Watching John Edwards’ closing argument.

John Edwards 

Bonnie Raitt and Jackson Browne sang a set of four songs on their two-day New Hampshire tour with John Edwards this week. My favorite was John Prine’s “Angel From Montgomery,” the lonesome tale of a woman trapped in an empty marriage. As a teenager, when I first heard the song and learned to play it (it’s just four chords), I didn’t stop to think about what the words meant, but the song worked anyway because the music and the melody are so lovely.

I’ve had the reverse experience listening to John Edwards make his final pitch to voters before Election Day. I get the lyrics loud and clear, but I have trouble hearing the music.

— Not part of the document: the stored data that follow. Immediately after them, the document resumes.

## config.mk

```make
export PLATFORM = sky130hd
export DESIGN_NAME = mips_regfile_np
export DESIGN_NICKNAME = d
export VERILOG_FILES = /design/src/rtl/mips_regfile_np.sv
export SDC_FILE = /design/constraint.sdc
export NUM_CORES = 2
export LEC_CHECK = 0
export ABC_AREA = 1
export ABC_CLOCK_PERIOD_IN_PS = 89300
export BUFFER_PORTS_ARGS = -buffer_cell sky130_fd_sc_hd__buf_4
export CORE_UTILIZATION = 40
export DETAILED_ROUTE_END_ITERATION = 12
export MAX_ROUTING_LAYER = met4
export SLEW_MARGIN = 20
export SYNTH_ARGS = -nofsm -noshare
export SYNTH_HDL_FRONTEND = slang
export SYNTH_SLANG_ARGS = --single-unit
```

## constraint.sdc

```tcl
create_clock -name clk -period 89.3 [get_ports clk]
set_clock_uncertainty 0.15 [all_clocks]
set_input_delay 8.93 -clock clk [delete_from_list [all_inputs] [get_ports clk]]
set_output_delay 8.93 -clock clk [all_outputs]
set_load 0.01 [all_outputs]
```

What seemed missing were the persuasive passages that draw in people who don’t already agree with you.

Edwards has offered a constant pitch this campaign, unlike Hillary Clinton, who seems to change her message every few days—she’s inevitable, she’s human, she’s a woman, she’s experienced, she’s a workhorse. Edwards is going to fight like hell to punish, diminish, and shred the corporations who are responsible for, well, everything that’s wrong with the country. “Corporate power and corporate greed have overtaken this democracy,” he says. “It’s that simple. And we have to take it back. This is not abstract. It goes through everything we need to do in America.”

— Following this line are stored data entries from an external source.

## config.mk

```make
export PLATFORM = sky130hd
export DESIGN_NAME = boot_loader_flat
export DESIGN_NICKNAME = d
export VERILOG_FILES = /design/src/rtl/boot_loader_pkg.sv /design/src/rtl/boot_loader_if.sv /design/src/rtl/boot_loader_word_packer.sv /design/src/rtl/boot_loader.sv /design/src/flat_wrapper.sv
export SDC_FILE = /design/constraint.sdc
export NUM_CORES = 1
export LEC_CHECK = 0
export ABC_AREA = 1
export BUFFER_PORTS_ARGS = -buffer_cell sky130_fd_sc_hd__buf_4
export CORE_UTILIZATION = 59
export CTS_BUF_LIST = sky130_fd_sc_hd__clkbuf_16
export CTS_CLUSTER_SIZE = 10
export DETAILED_ROUTE_END_ITERATION = 8
export PLACE_DENSITY = 0.78
export REMOVE_ABC_BUFFERS = 1
export SLEW_MARGIN = 20
export SYNTH_ARGS = -nofsm -noshare
export SYNTH_HDL_FRONTEND = slang
export SYNTH_HIERARCHICAL = 1
export SYNTH_SLANG_ARGS = --single-unit
```

## constraint.sdc

```tcl
create_clock -name clk -period 4.4 [get_ports clk]
set_input_delay 0.66 -clock clk [delete_from_list [all_inputs] [get_ports clk]]
set_output_delay 0.66 -clock clk [all_outputs]
set_load 0.005 [all_outputs]
```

The pitch works in the town halls. His audiences applaud a lot. Other candidates are making a similar pitch, too, so it’s clear there’s a sizeable constituency in the Democratic Party that loves this populist message. In Manchester on Wednesday, Barack Obama did his best John Edwards imitation: “I am running to tell the corporate lobbyists that their days of setting the agenda are over. They will not run the White House and they will not drown out the American people’s voices in the United States of America.”

Obama argues that he has a longer record of going after the special interests than John Edwards, but after listening to the two of them, Obama’s sounded like a watered-down version. If you want the candidate who is going to pound the loudest on the CEO’s frosted glass door, John Edwards makes a compelling case that he is that man.

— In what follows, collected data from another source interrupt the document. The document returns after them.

==> config.mk <==
export PLATFORM = sky130hd
export DESIGN_NAME = estagio_id_desvio
export DESIGN_NICKNAME = d
export VERILOG_FILES = /design/src/rtl/estagio_id_desvio.sv
export SDC_FILE = /design/constraint.sdc
export NUM_CORES = 1
export LEC_CHECK = 0
export CAP_MARGIN = 20
export CORE_UTILIZATION = 30
export DETAILED_ROUTE_END_ITERATION = 10
export SLEW_MARGIN = 25
export SYNTH_ARGS = -nofsm -noshare
export SYNTH_HDL_FRONTEND = slang
export SYNTH_SLANG_ARGS = --single-unit
==> constraint.sdc <==
create_clock -name clock -period 4.5 [get_ports clock]
set_clock_uncertainty 0.05 [all_clocks]
set_input_delay 0.675 -clock clock [delete_from_list [all_inputs] [get_ports clock]]
set_output_delay 0.675 -clock clock [all_outputs]
set_load 0.02 [all_outputs]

The case Edwards doesn’t make is that such measures are necessary. He simply asserts that they are. Edwards doesn’t address those in the audience who might say to his corporate bashing: “But isn’t it more complex than that?” As Jonathan Alter points out in one example, the drug companies Edwards portrays as the root of so much evil are helping his wife with her cancer. You can believe that corporations do bad things but that they should be regulated, not eviscerated.

Edwards’ view is that people don’t need convincing. First, he’s in the home stretch, and tactically that means pounding home one clear message to rally your base. Second, and more important, say his aides, voters already agree with Edwards’ diagnosis about corporate America and they get new evidence every day, like the recent energy bill. It is the defining issue of this race, the way the war was in 2004, so Edwards doesn’t have to belabor the point. As proof that voters are already in a populist mood, Edwards aides point to the extraordinary number of people who think the country is on the wrong track. That may prove that a lot of people are unhappy, but it doesn’t prove that they’ve settled on Edwards’ sweeping approach. Nor does it prove that people who are already uneasy are anxious to embrace dramatic changes that will, even if successful, create more uncertainty.

Edwards’ pitch is that he’ll fight the hardest against the oil companies, drug companies, and agribusinesses. At the top of his speech, he tells a story about coming home at age 4 or 5 after having lost a fight. “Don’t you ever start a fight,” his father tells his bruised and bloodied son, “but don’t you ever walk away from a fight, either.” But was that really such good advice? There are plenty of fights worth walking away from.